Reproduce exactly the lines that run from the start of the records below to the line with "-- stage by", inclusive.
**** Provided records ****
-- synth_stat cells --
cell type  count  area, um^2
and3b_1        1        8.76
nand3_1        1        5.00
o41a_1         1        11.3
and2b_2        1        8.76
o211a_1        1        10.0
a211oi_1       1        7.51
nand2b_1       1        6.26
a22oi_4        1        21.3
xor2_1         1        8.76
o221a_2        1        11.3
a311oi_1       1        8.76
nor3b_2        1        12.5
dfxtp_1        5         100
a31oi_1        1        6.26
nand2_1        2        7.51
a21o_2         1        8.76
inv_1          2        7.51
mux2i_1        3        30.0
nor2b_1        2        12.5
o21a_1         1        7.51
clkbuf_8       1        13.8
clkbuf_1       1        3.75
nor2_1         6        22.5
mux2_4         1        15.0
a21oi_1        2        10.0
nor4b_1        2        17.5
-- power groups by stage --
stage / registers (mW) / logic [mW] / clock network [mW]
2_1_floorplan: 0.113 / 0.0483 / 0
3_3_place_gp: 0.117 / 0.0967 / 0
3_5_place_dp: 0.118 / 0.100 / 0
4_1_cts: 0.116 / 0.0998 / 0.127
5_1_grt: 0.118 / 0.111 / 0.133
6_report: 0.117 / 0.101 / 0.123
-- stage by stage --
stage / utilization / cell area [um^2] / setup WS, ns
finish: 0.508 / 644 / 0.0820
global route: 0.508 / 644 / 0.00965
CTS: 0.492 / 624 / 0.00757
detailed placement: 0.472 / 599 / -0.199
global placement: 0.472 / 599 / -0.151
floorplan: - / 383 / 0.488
==> src/rtl/dcache_direct_wb.sv <==
// dcache_direct_wb
//   Direct-mapped, write-back, write-allocate data cache between the MEM
//   stage and slow data memory. 32-bit word accesses, 128-bit line transfers,
//   pipeline stalled while a miss is being serviced.
//   Ports:
//     clk   : clock, all state updates on the rising edge
//     rst_n : asynchronous active-low reset
//     bus   : dcache_direct_wb_if.slave (processor request/response and
//             memory line read/write handshake)
//   Parameter NUM_LINES: number of lines, power of two in 2..64.
//
//   state     | meaning
//   ----------+-----------------------------------------------------------
//   IDLE      | serve hits; on a miss choose write-back or direct fill
//   WRITEBACK | dirty victim line being written to memory
//   ALLOCATE  | requested line being fetched from memory
module dcache_direct_wb #(
  parameter int NUM_LINES = 8
) (
  input  logic               clk,
  input  logic               rst_n,
  dcache_direct_wb_if.slave  bus
);
  localparam int IDX_W = $clog2(NUM_LINES);
  localparam int TAG_W = 28 - IDX_W;

  typedef enum logic [1:0] {IDLE, WRITEBACK, ALLOCATE} state_t;

  state_t state_q, state_d;

  logic [NUM_LINES-1:0] valid_q;
  logic [NUM_LINES-1:0] dirty_q;
  logic [TAG_W-1:0]     tag_q  [NUM_LINES];
  logic [127:0]         data_q [NUM_LINES];

  logic [IDX_W-1:0] idx;
  logic [TAG_W-1:0] req_tag;
  logic [1:0]       word_sel;
  logic             req;
  logic             hit;

  logic [3:0][31:0] line_words;
  logic [3:0][31:0] merged_line;

  logic         stall;
  logic [31:0]  rdata;
  logic         mem_read;
  logic         mem_write;
  logic [27:0]  mem_addr;
  logic [127:0] mem_wdata;
  logic         wr_hit;
  logic         fill;
  logic         wb_done;

  assign idx      = bus.proc_addr[IDX_W+1:2];
  assign req_tag  = bus.proc_addr[29:IDX_W+2];
  assign word_sel = bus.proc_addr[1:0];
  assign req      = bus.proc_read | bus.proc_write;
  assign hit      = valid_q[idx] && (tag_q[idx] == req_tag);

  assign line_words = data_q[idx];

  always_comb begin
    merged_line           = line_words;
    merged_line[word_sel] = bus.proc_wdata;
  end

  // Memory outputs are decoded from the state and the (held) request address,
  // so they stay constant for the whole transfer.
  always_comb begin
    state_d   = state_q;
    stall     = 1'b0;
    rdata     = 32'h0;
    mem_read  = 1'b0;
    mem_write = 1'b0;
    mem_addr  = 28'h0;
    mem_wdata = 128'h0;
    wr_hit    = 1'b0;
    fill      = 1'b0;
    wb_done   = 1'b0;
    case (state_q)
      IDLE: begin
        if (req) begin
          if (hit) begin
            // write wins when read and write are both requested
            if (bus.proc_write) wr_hit = 1'b1;
            else                rdata  = line_words[word_sel];
          end else begin
            stall = 1'b1;
            if (valid_q[idx] && dirty_q[idx]) state_d = WRITEBACK;
            else                              state_d = ALLOCATE;
          end
        end
      end
      WRITEBACK: begin
        stall     = 1'b1;
        mem_write = 1'b1;
        mem_addr  = {tag_q[idx], idx};
        mem_wdata = data_q[idx];
        if (bus.mem_ready) begin
          wb_done = 1'b1;
          state_d = ALLOCATE;
        end
      end
      ALLOCATE: begin
        stall    = 1'b1;
        mem_read = 1'b1;
        mem_addr = {req_tag, idx};
        if (bus.mem_ready) begin
          fill    = 1'b1;
          state_d = IDLE;
        end
      end
      default: state_d = IDLE;
    endcase
  end

  always_ff @(posedge clk or negedge rst_n) begin
    if (!rst_n) state_q <= IDLE;
    else        state_q <= state_d;
  end

  always_ff @(posedge clk or negedge rst_n) begin
    if (!rst_n) begin
      valid_q <= '0;
      dirty_q <= '0;
    end else if (fill) begin
      valid_q[idx] <= 1'b1;
      dirty_q[idx] <= 1'b0;
    end else if (wb_done) begin
      dirty_q[idx] <= 1'b0;
    end else if (wr_hit) begin
      dirty_q[idx] <= 1'b1;
    end
  end

  // Tag and data arrays carry no reset; valid_q gates their use.
  always_ff @(posedge clk) begin
    if (fill) begin
      tag_q[idx]  <= req_tag;
      data_q[idx] <= bus.mem_rdata;
    end else if (wr_hit) begin
      data_q[idx] <= merged_line;
    end
  end

  assign bus.proc_stall = stall;
  assign bus.proc_rdata = rdata;
  assign bus.mem_read   = mem_read;
  assign bus.mem_write  = mem_write;
  assign bus.mem_addr   = mem_addr;
  assign bus.mem_wdata  = mem_wdata;
endmodule
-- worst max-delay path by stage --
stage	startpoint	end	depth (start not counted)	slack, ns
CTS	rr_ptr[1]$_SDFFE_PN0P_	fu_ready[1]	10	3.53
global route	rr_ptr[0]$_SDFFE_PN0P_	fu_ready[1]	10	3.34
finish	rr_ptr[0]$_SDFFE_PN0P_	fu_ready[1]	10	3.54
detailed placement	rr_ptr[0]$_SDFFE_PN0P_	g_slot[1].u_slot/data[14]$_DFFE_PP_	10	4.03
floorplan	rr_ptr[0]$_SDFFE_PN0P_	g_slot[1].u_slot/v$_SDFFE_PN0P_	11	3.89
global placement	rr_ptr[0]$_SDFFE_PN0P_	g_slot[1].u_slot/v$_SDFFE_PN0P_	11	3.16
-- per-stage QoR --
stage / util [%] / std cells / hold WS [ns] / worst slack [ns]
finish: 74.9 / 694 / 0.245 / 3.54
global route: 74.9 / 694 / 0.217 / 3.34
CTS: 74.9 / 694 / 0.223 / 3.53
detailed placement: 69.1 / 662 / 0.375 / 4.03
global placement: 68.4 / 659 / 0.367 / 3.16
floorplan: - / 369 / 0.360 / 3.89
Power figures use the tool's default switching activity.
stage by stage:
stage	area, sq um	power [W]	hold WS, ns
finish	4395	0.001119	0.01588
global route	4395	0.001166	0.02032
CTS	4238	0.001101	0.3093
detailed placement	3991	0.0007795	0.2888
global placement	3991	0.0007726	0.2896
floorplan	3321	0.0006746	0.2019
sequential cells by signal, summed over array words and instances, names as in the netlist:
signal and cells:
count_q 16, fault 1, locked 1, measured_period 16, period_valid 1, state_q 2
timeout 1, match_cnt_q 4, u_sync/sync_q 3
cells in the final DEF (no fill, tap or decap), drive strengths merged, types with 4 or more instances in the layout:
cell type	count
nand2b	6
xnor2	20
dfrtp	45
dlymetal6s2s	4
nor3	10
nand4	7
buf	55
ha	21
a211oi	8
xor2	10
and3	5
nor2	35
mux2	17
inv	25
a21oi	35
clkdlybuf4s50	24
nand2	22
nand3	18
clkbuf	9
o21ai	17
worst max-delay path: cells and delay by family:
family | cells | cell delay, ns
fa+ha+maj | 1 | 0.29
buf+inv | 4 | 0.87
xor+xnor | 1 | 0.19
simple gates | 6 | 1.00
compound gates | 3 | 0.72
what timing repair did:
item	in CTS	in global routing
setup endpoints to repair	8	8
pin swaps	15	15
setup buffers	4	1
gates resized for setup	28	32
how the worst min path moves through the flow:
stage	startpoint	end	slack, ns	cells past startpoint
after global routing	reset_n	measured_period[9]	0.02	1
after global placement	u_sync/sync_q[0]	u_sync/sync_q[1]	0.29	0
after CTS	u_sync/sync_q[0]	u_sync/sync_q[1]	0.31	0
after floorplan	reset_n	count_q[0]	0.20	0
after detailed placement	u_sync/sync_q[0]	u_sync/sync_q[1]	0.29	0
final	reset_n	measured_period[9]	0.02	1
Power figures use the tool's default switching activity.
`config.mk`:
```
export PLATFORM = sky130hd
export DESIGN_NAME = nibble_serial_adder
export DESIGN_NICKNAME = d
export VERILOG_FILES = /design/src/rtl/nibble_serial_adder.sv
export SDC_FILE = /design/constraint.sdc
export NUM_CORES = 1
export LEC_CHECK = 0
export ABC_CLOCK_PERIOD_IN_PS = 4880
export BUFFER_PORTS_ARGS = -buffer_cell sky130_fd_sc_hd__buf_2
export CORE_ASPECT_RATIO = 0.6
export CORE_MARGIN = 5
export CORE_UTILIZATION = 59
export CTS_CLUSTER_SIZE = 14
export DETAILED_ROUTE_END_ITERATION = 6
export PLACE_DENSITY_LB_ADDON = 0.25
export SYNTH_ARGS = -nofsm -noshare
export SYNTH_HDL_FRONTEND = slang
export SYNTH_SLANG_ARGS = --single-unit
```
`constraint.sdc`:
```
create_clock -name clk -period 4.88 [get_ports clk]
set_input_delay 0.488 -clock clk [delete_from_list [all_inputs] [get_ports clk]]
set_output_delay 0.488 -clock clk [all_outputs]
set_load 0.02 [all_outputs]
```
## src/rtl/packing_stage.sv

```systemverilog
// Bit packer: concatenates up to two right-aligned codewords per cycle MSB-first
// into an accumulator and emits fixed-width words; flush pads the tail and tags it last.
module packing_stage #(
    parameter int OUT_WIDTH = 64,
    parameter int CW_WIDTH  = 34,
    parameter int ACC_WIDTH = 128,
    parameter int CNT_WIDTH = 32
) (
    input  logic                 i_clk,
    input  logic                 i_reset,
    input  logic                 i_valid,
    output logic                 o_ready,
    input  logic [CW_WIDTH-1:0]  i_cw1,
    input  logic [5:0]           i_len1,
    input  logic [CW_WIDTH-1:0]  i_cw2,
    input  logic [5:0]           i_len2,
    input  logic                 i_flush,
    output logic                 o_valid,
    input  logic                 i_ready,
    output logic [OUT_WIDTH-1:0] o_data,
    output logic                 o_last,
    output logic [CNT_WIDTH-1:0] o_bit_count
);
    localparam int PAIR_W = 2 * CW_WIDTH;
    localparam int FILL_W = $clog2(ACC_WIDTH + 1);
    localparam int SUM_W  = $clog2(PAIR_W + 1);

    typedef enum logic {S_RUN, S_FLUSH} state_t;

    state_t                 r_state;
    logic [ACC_WIDTH-1:0]   r_acc;
    logic [FILL_W-1:0]      r_cnt;
    logic [CNT_WIDTH-1:0]   r_bit_count;

    logic [5:0]             w_len1, w_len2;
    logic [CW_WIDTH-1:0]    w_cw1, w_cw2;
    logic [SUM_W-1:0]       w_sum;
    logic [PAIR_W-1:0]      w_pair, w_pair_l;
    logic [ACC_WIDTH-1:0]   w_ins;
    logic                   w_valid, w_push, w_pop;
    logic [FILL_W-1:0]      w_cnt_run;

    // Over-long lengths saturate; bits above the length are masked off.
    assign w_len1 = (i_len1 > 6'(CW_WIDTH)) ? 6'(CW_WIDTH) : i_len1;
    assign w_len2 = (i_len2 > 6'(CW_WIDTH)) ? 6'(CW_WIDTH) : i_len2;
    assign w_cw1  = i_cw1 & ~({CW_WIDTH{1'b1}} << w_len1);
    assign w_cw2  = i_cw2 & ~({CW_WIDTH{1'b1}} << w_len2);
    assign w_sum  = SUM_W'(w_len1) + SUM_W'(w_len2);

    // Join the pair, left-align it, then drop it just below the current fill.
    assign w_pair   = (PAIR_W'(w_cw1) << w_len2) | PAIR_W'(w_cw2);
    assign w_pair_l = w_pair << (SUM_W'(PAIR_W) - w_sum);
    assign w_ins    = {w_pair_l, {(ACC_WIDTH-PAIR_W){1'b0}}} >> r_cnt;

    assign o_ready = (r_state == S_RUN) && (r_cnt <= FILL_W'(ACC_WIDTH - PAIR_W));
    assign w_valid = (r_state == S_RUN) ? (r_cnt >= FILL_W'(OUT_WIDTH)) : (r_cnt != '0);
    assign o_valid = w_valid;
    assign o_last  = (r_state == S_FLUSH) && (r_cnt != '0) && (r_cnt <= FILL_W'(OUT_WIDTH));
    assign o_data  = r_acc[ACC_WIDTH-1 -: OUT_WIDTH];
    assign o_bit_count = r_bit_count;

    assign w_push = i_valid && o_ready;
    assign w_pop  = w_valid && i_ready;

    always_comb begin
        w_cnt_run = r_cnt;
        if (w_push)
            w_cnt_run = r_cnt + FILL_W'(w_sum);
        else if (w_pop)
            w_cnt_run = r_cnt - FILL_W'(OUT_WIDTH);
    end

    always_ff @(posedge i_clk or negedge i_reset) begin
        if (!i_reset) begin
            r_state     <= S_RUN;
            r_acc       <= '0;
            r_cnt       <= '0;
            r_bit_count <= '0;
        end else begin
            case (r_state)
                S_RUN: begin
                    // o_ready and o_valid never overlap here, so push and pop cannot collide.
                    if (w_push) begin
                        r_acc       <= r_acc | w_ins;
                        r_bit_count <= r_bit_count + CNT_WIDTH'(w_sum);
                    end else if (w_pop) begin
                        r_acc <= r_acc << OUT_WIDTH;
                    end
                    r_cnt <= w_cnt_run;
                    if (i_flush && (w_cnt_run != '0))
                        r_state <= S_FLUSH;
                end
                S_FLUSH: begin
                    if (w_pop) begin
                        r_acc <= r_acc << OUT_WIDTH;
                        if (r_cnt <= FILL_W'(OUT_WIDTH)) begin
                            r_cnt   <= '0;
                            r_state <= S_RUN;
                        end else begin
                            r_cnt <= r_cnt - FILL_W'(OUT_WIDTH);
                        end
                    end
                end
                default: r_state <= S_RUN;
            endcase
        end
    end
endmodule

```

## config.mk

```make
export PLATFORM = sky130hd
export DESIGN_NAME = packing_stage
export DESIGN_NICKNAME = d
export VERILOG_FILES = /design/src/rtl/packing_stage.sv
export SDC_FILE = /design/constraint.sdc
export NUM_CORES = 1
export LEC_CHECK = 0
export ABC_AREA = 1
export CAP_MARGIN = 0
export CORE_ASPECT_RATIO = 1.75
export CORE_UTILIZATION = 50
export CTS_BUF_LIST = sky130_fd_sc_hd__clkbuf_2 sky130_fd_sc_hd__clkbuf_4 sky130_fd_sc_hd__clkbuf_8
export CTS_CLUSTER_SIZE = 30
export DETAILED_ROUTE_END_ITERATION = 8
export DONT_BUFFER_PORTS = 1
export GPL_TIMING_DRIVEN = 0
export SLEW_MARGIN = 0
export SYNTH_ARGS = -nofsm -noshare
export SYNTH_HDL_FRONTEND = slang
export SYNTH_SLANG_ARGS = --single-unit
```

## constraint.sdc

```tcl
create_clock -name i_clk -period 4.5 [get_ports i_clk]
set_input_delay 1.125 -clock i_clk [delete_from_list [all_inputs] [get_ports i_clk]]
set_output_delay 1.125 -clock i_clk [all_outputs]
set_load 0.005 [all_outputs]
```

==> impl_metrics.yaml, run 1 <==
logic_synthesis:
  syn-mean-instance-area_um2: 5.63
  synth_warnings: 0
  synth_top_cell_area_share: 0.302
  synth_cell_type_count: 56
  synthesis.nets: 4427
  yosys-top-cells-area: "nand3_1 30%, dfrtp_1 17%, nand2_1 17%"
  netlist.top_cell.by_area: "nand3_1"
  syn_inst: 4313
  portion_of_the_post_synthesis_area_used_by_sequential_elements: 0.174
  yosys_register_bits: 169
  async_reset_ff_frac: 1.00
  netlist_area_um2: 24300
  leading_register_cell_type_out_of_synthesis: "dfrtp_1"
  count_of_flip_flops_with_a_built_in_enable_after_synthesis: 0
cts:
  tritoncts_num_sinks: 169
  cts_htree_levels: 4
  cts_buffers: 17
  clockBufferDepth: 2
  clockRootBuffer: "clkbuf_8"
  number_of_buffers_inserted_by_hold_repair_at_cts: 0
outcome:
  tool.error: "[ERROR GRT-0116] Global routing finished with congestion. Check the congestion regions in the DRC Viewer."
  failed_stage: "5_1_grt"
  status: "did not finish"
placed_design:
  finalWeightedCongestion: 1.23
  place.detailed.hpwl_um: 128000
  buffer_ports.inserted: 0
  dp_cells: 4961
floorplan:
  initial_core_util: 0.508
  placement_rows: 106
  fp.dieH_um: 294
  die_x_um: 169
  top_level_ports: 184
grt:
  first_global_vias: 41100
  grt_overflow: 1944
  grt_first_pass_wirelength_um: 307000
  grt_start_max_net_pins: 170
  grt_util_all_layers: 0.816
metrics by stage:
stage                     utilization  setup slack (ps)  area, um^2  hold WS, ps  setup TNS (ps)
after CTS                       0.635              -467       30400          284          -41650
after detailed placement        0.530             -2510       25400          497         -306780
after global placement          0.530             -2490       25400          488         -300820
after floorplan                     -              -923       24600          461          -32650
synthesized netlist by cell type, types with 20 or more instances:
cell and number:
nand3_1 1468, nand2_1 1091, nor2_1 192, o21ai_0 181
inv_1 180, a21oi_1 173, dfrtp_1 169, clkbuf_1 129
buf_2 117, nand4_1 102, buf_4 78, o21ai_1 71
buf_1 56, nand3_2 38, ha_1 26, xor2_1 25
a21boi_1 23, inv_2 20, o211ai_1 20
timing repair:
item,CTS
pin swaps,191
cloned,4
resized for setup,857
endpoints found under the setup margin,148
buffers inserted,97
metal layers:
metal | overflow | GRT usage
met5 | 2 | 0.156
met4 | 470 | 0.909
met3 | 11 | 0.544
met2 | 1447 | 1.10
met1 | 14 | 0.767
cells by family after synthesis:
family,share of synthesized area
fa+ha+maj,0.0159
buf+inv,0.114
simple gates,0.565
compound gates,0.115
flops,0.174
xor+xnor,0.0157
==> run 2, diff against run 1 <==
- CORE_ASPECT_RATIO: 1.75 -> default
- CORE_UTILIZATION: 50 -> 35
- CTS_BUF_LIST: sky130_fd_sc_hd__clkbuf_2 sky130_fd_sc_hd__clkbuf_4 sky130_fd_sc_hd__clkbuf_8 -> default
- CTS_CLUSTER_SIZE: 30 -> default
- PLACE_DENSITY_LB_ADDON: default -> 0.15
==> run 2 against run 1 <==
- synthesized area did not move
- the flow now finishes, with violations (max-capacitance violations, max-slew violations, negative setup slack)
- synthesized cell count did not move
==> impl_metrics.yaml, run 2 <==
logic_synthesis:
  netlist_top_cells_count: "1468 x nand3_1, 1091 x nand2_1, 192 x nor2_1"
  synth-compound-area-share: 0.115
  yosys_register_bits: 169
  synth_adder_area_share: 0.0159
  largest_family_of_logic_cells_by_synthesized_area: "simple AND/OR/NAND/NOR gates"
  netlist.top_cell.by_area: "nand3_1"
  yosys-top-cells-area: "nand3_1 30%, dfrtp_1 17%, nand2_1 17%"
  syn-mean-instance-area_um2: 5.63
  area_fraction_in_and_or_nand_and_nor_cells_after_synthesis: 0.565
  portion_of_the_post_synthesis_area_used_by_sequential_elements: 0.174
  netlist_area_um2: 24300
  count_of_flip_flops_with_a_built_in_enable_after_synthesis: 0
  leading_register_cell_type_out_of_synthesis: "dfrtp_1"
  post_synth_mux_area_share: 0
  synth_top_cell_area_share: 0.302
  synth_cell_type_count: 56
  synth_warnings: 0
  xor_xnor_share_of_the_synthesized_area: 0.0157
  synthesis.nets: 4427
  async_reset_ff_frac: 1.00
  yosys.cell_count.top_type: "nand3_1"
  syn_inst: 4313
critical_path:
  critical_path.slowest_cell: "xnor2_4"
  critical_path.startpoint_type: "input port"
  cp.required_ps: 4890
  worst-setup-path-type: "in -> reg"
  critical_path.endpoint_type: "flop"
  cpPeakStageDelay_ps: 400
  path_common_cell: "nand2_1"
  critical_path.max_fanout: 8
  timing.critical_path.arrival_ps: 5580
cts:
  clockRootBuffer: "clkbuf_16"
  clockBufferDepth: 2
  number_of_buffers_inserted_by_hold_repair_at_cts: 0
  tritoncts_num_sinks: 169
  cts_htree_levels: 4
  cts_tree: "yes"
  cts.reportedPaths.clkPinSlew_ps: 70
  cts_buffers: 17
  insertion_delay_ps: 460
pwr:
  cellPowerDensity_nw_per_um2: 899
  cellLeakagePower_nw: 15.7
  finalPower_mw: 32.6
  power.ir.vdd_worst_mv: 0.423
outcome:
  violations: "max-capacitance violations, max-slew violations, negative setup slack"
  status: "complete, but fails checks"
timing:
  finalSetupViolations: 144
  max_slew_headroom_at_the_worst_pin: -0.0224
  max_freq_mhz: 193
  final.setup.tns_ps: -69090
  rsz0062_at_grt: "yes"
  period_utilization: 1.15
  timing_worst_slew_pin_value_ps: 1530
  skew_ps: 12.1
  drv_slew: 11
  post-route-worst-setup-slack_ps: -689
  finalWorstPathRequiredPeriod_ps: 5190
  final_hold_viol_count: 0
grt:
  grt_first_pass_wirelength_um: 226000
  first_global_vias: 31900
  grt_overflow: 0
  grt_antenna_before_repair: 4
  grt_start_max_net_pins: 170
  grt_util_all_layers: 0.438
floorplan:
  fp.dieH_um: 265
  placement_rows: 96
  core_um2: 68600
  fp.dieArea_um2: 70500
  initial_core_util: 0.354
  die_x_um: 265
  top_level_ports: 184
final_layout:
  layout.nets: 4570
  final_cell_mix: "770 x nand2_1, 750 x nand3_1, 469 x nand3_2"
  layout.cells.most_common: "nand2_1"
  flow.area_growth_from_synthesis_pct: 49.3
  largest_register_by_flop_count: "r_acc"
  largest_register_ff_count: 128
  post_route_cells_drive_above_1_share: 0.398
placed_design:
  place.detailed.hpwl_um: 129000
  finalWeightedCongestion: 1.08
  buffer_ports.inserted: 0
routing:
  antenna_violating_nets_post_route: 0
  drc: 0
  via_per_inst: 6.54
  first_iter_violations: 5257
  firstDrtPassIters: 8
  postRouteWirelength_um: 161000
  route.vias.total: 35300
  route.detailed.wl_per_inst_um: 29.9
job:
  max_cap_violations: 1
hold_path:
  hold_class: "in -> async"
--- config.mk ---
export PLATFORM = sky130hd
export DESIGN_NAME = alu_req_arbiter
export DESIGN_NICKNAME = d
export VERILOG_FILES = /design/src/rtl/alu_req_arbiter.sv
export SDC_FILE = /design/constraint.sdc
export NUM_CORES = 1
export LEC_CHECK = 0
export BUFFER_PORTS_ARGS = -buffer_cell sky130_fd_sc_hd__buf_2
export CAP_MARGIN = 30
export CELL_PAD_IN_SITES_DETAIL_PLACEMENT = 1
export CELL_PAD_IN_SITES_GLOBAL_PLACEMENT = 1
export CORE_MARGIN = 1.5
export CORE_UTILIZATION = 33
export DETAILED_ROUTE_END_ITERATION = 7
export PLACE_DENSITY = 0.85
export SYNTH_ARGS = -nofsm -noshare
export SYNTH_HDL_FRONTEND = slang
export SYNTH_SLANG_ARGS = --single-unit
export TNS_END_PERCENT = 30
--- constraint.sdc ---
create_clock -name Clk -period 1.91 [get_ports Clk]
set_clock_uncertainty 0.15 [all_clocks]
set_input_delay 0.382 -clock Clk [delete_from_list [all_inputs] [get_ports Clk]]
set_output_delay 0.382 -clock Clk [all_outputs]
set_load 0.02 [all_outputs]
****
## Expected output:
-- synth_stat cells --
cell type  count  area, um^2
and3b_1        1        8.76
nand3_1        1        5.00
o41a_1         1        11.3
and2b_2        1        8.76
o211a_1        1        10.0
a211oi_1       1        7.51
nand2b_1       1        6.26
a22oi_4        1        21.3
xor2_1         1        8.76
o221a_2        1        11.3
a311oi_1       1        8.76
nor3b_2        1        12.5
dfxtp_1        5         100
a31oi_1        1        6.26
nand2_1        2        7.51
a21o_2         1        8.76
inv_1          2        7.51
mux2i_1        3        30.0
nor2b_1        2        12.5
o21a_1         1        7.51
clkbuf_8       1        13.8
clkbuf_1       1        3.75
nor2_1         6        22.5
mux2_4         1        15.0
a21oi_1        2        10.0
nor4b_1        2        17.5
-- power groups by stage --
stage / registers (mW) / logic [mW] / clock network [mW]
2_1_floorplan: 0.113 / 0.0483 / 0
3_3_place_gp: 0.117 / 0.0967 / 0
3_5_place_dp: 0.118 / 0.100 / 0
4_1_cts: 0.116 / 0.0998 / 0.127
5_1_grt: 0.118 / 0.111 / 0.133
6_report: 0.117 / 0.101 / 0.123
-- stage by stage --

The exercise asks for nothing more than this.